Stochastic modelling of cardiac cell structure

Anatomically realistic and biophysically based computational models of the heart have provided valuable insights into cardiac function in health and disease. Nevertheless, these models typically use a “black-box” approach to describe the cellular level processes that underlie the heart beat. We are developing techniques to stochastically generate three-dimensional models of mammalian ventricular myocytes that exhibit salient characteristics of the spatial organisation of key cellular organelles in cardiac cell excitation and contraction. Such anatomically detailed models will facilitate a deeper understanding of cardiac function at multiple scales. This paper presents an important first step towards understanding and modelling the spatial distribution of two key organelles in cardiac cell contraction - myofibrils and mitochondria.
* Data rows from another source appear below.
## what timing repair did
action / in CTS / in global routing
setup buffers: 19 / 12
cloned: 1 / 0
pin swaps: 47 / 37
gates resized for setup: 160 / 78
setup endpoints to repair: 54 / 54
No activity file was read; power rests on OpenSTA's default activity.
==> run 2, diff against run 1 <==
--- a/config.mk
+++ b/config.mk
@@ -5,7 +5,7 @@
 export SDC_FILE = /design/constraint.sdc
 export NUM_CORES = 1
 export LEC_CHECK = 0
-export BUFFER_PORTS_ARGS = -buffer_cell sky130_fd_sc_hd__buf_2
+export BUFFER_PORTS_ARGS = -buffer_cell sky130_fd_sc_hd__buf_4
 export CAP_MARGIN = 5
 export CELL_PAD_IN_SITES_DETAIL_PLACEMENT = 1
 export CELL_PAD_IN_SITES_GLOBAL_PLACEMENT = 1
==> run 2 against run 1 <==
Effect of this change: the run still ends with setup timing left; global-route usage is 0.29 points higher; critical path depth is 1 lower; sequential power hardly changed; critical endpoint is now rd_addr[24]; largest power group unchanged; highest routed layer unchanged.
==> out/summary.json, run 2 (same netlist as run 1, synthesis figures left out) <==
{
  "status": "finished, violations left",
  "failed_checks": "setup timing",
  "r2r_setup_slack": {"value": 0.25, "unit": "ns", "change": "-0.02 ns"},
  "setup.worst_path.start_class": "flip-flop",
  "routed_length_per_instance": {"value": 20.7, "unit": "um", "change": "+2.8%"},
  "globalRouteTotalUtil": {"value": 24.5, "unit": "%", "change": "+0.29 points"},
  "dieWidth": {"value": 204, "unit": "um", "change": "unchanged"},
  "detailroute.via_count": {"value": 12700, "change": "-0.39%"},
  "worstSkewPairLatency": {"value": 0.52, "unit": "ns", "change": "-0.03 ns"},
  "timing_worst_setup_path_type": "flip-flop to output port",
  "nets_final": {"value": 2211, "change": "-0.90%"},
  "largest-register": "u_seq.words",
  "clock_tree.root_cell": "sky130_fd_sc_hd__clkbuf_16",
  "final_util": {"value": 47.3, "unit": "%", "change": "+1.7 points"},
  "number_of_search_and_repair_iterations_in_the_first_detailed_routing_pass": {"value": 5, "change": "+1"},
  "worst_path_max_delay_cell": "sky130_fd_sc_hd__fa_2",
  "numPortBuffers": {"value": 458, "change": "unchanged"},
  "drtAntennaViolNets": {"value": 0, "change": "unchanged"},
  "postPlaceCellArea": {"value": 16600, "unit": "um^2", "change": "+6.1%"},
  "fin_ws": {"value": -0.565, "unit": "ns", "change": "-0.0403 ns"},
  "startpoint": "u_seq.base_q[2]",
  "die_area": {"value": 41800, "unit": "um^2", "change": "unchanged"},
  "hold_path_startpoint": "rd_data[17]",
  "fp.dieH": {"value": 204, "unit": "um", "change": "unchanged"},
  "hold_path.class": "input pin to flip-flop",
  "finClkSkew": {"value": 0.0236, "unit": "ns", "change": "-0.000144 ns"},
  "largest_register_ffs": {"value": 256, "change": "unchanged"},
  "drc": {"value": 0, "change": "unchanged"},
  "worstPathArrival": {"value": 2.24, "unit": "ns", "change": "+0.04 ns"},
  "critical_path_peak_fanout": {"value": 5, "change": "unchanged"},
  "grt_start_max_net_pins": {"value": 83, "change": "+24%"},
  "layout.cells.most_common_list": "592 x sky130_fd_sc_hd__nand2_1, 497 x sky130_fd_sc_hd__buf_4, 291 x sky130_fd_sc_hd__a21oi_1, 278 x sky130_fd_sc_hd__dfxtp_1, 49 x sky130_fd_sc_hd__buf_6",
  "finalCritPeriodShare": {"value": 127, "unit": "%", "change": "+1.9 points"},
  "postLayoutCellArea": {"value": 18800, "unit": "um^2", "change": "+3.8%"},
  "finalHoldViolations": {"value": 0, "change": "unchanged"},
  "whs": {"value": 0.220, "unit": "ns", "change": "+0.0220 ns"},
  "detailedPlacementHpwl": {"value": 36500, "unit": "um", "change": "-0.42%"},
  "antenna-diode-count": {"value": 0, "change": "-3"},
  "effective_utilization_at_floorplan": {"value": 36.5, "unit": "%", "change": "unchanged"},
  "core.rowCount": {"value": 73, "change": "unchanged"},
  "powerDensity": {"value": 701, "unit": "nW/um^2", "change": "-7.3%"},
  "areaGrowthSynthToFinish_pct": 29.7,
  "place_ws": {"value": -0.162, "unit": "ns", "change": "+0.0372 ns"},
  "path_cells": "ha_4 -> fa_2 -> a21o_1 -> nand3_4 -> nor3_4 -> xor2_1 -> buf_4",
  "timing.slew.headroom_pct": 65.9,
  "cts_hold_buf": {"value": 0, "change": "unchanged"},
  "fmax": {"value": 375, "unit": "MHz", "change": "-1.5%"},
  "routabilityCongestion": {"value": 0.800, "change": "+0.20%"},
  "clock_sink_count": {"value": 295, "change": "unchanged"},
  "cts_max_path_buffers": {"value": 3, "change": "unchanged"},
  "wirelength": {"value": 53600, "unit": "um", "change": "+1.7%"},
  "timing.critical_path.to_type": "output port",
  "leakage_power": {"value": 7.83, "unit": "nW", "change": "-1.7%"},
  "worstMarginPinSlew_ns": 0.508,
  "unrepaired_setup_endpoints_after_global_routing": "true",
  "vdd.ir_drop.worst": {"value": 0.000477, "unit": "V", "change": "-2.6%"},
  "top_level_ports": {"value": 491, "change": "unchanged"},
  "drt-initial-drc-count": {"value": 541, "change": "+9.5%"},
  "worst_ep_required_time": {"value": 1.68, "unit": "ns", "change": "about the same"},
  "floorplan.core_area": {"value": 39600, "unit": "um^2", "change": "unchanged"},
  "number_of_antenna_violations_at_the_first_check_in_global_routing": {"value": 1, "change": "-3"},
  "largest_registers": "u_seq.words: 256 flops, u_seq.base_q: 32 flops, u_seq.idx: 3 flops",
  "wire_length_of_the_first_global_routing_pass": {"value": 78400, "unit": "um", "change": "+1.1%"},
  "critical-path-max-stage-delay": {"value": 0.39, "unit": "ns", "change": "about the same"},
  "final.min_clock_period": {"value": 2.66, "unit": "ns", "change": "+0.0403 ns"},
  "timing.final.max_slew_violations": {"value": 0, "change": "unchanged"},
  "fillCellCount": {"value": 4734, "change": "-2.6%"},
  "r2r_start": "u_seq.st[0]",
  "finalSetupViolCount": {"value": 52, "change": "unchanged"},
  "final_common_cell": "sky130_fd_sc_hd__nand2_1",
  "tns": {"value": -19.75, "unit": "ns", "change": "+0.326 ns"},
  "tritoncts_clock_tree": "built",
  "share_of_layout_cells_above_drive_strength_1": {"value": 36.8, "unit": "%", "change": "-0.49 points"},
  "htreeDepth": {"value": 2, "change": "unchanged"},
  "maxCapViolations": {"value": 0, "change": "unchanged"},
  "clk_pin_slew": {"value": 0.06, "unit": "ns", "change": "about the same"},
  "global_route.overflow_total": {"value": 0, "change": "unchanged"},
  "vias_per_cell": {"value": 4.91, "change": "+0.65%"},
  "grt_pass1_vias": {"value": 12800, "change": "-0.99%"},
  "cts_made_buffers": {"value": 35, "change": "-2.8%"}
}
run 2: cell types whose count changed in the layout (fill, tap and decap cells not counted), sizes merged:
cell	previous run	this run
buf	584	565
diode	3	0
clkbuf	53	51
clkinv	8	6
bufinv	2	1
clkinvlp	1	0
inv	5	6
The sarcolemma, myofibrils and mitochondria were segmented from transmission electron micrographs of ventricular cells from a healthy wistar rat. The centroids of the myofibrils and mitochondria were calculated, and various spatial statistical techniques for characterising the centroid distribution and inter-point interactions were investigated and implemented using the R spatstat package. Techniques for modelling the observed spatial patterns were also investigated, and preliminary results indicate that the Strauss Hard-core model best captures the interaction observed. We intend to confirm these results with larger sample of cells.